- Aim of the task -
From the first line onward, reproduce the records exactly; the final line to include is the one holding "export LEC_CHECK = 0".

- Task inputs -
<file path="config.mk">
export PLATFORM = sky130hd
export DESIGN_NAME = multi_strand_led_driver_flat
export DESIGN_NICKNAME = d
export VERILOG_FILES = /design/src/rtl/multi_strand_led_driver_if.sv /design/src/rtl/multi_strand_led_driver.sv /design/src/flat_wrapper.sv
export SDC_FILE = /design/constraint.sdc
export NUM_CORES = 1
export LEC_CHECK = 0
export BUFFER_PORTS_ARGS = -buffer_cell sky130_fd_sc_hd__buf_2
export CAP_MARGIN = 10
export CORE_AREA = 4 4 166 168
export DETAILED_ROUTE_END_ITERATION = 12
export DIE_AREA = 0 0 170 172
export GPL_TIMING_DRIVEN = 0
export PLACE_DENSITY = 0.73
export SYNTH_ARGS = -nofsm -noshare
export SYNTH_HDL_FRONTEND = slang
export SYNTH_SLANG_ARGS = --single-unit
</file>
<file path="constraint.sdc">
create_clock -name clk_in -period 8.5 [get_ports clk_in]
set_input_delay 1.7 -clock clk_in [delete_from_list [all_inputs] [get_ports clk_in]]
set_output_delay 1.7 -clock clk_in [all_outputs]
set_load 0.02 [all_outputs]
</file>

- Task answer -
<file path="config.mk">
export PLATFORM = sky130hd
export DESIGN_NAME = multi_strand_led_driver_flat
export DESIGN_NICKNAME = d
export VERILOG_FILES = /design/src/rtl/multi_strand_led_driver_if.sv /design/src/rtl/multi_strand_led_driver.sv /design/src/flat_wrapper.sv
export SDC_FILE = /design/constraint.sdc
export NUM_CORES = 1
export LEC_CHECK = 0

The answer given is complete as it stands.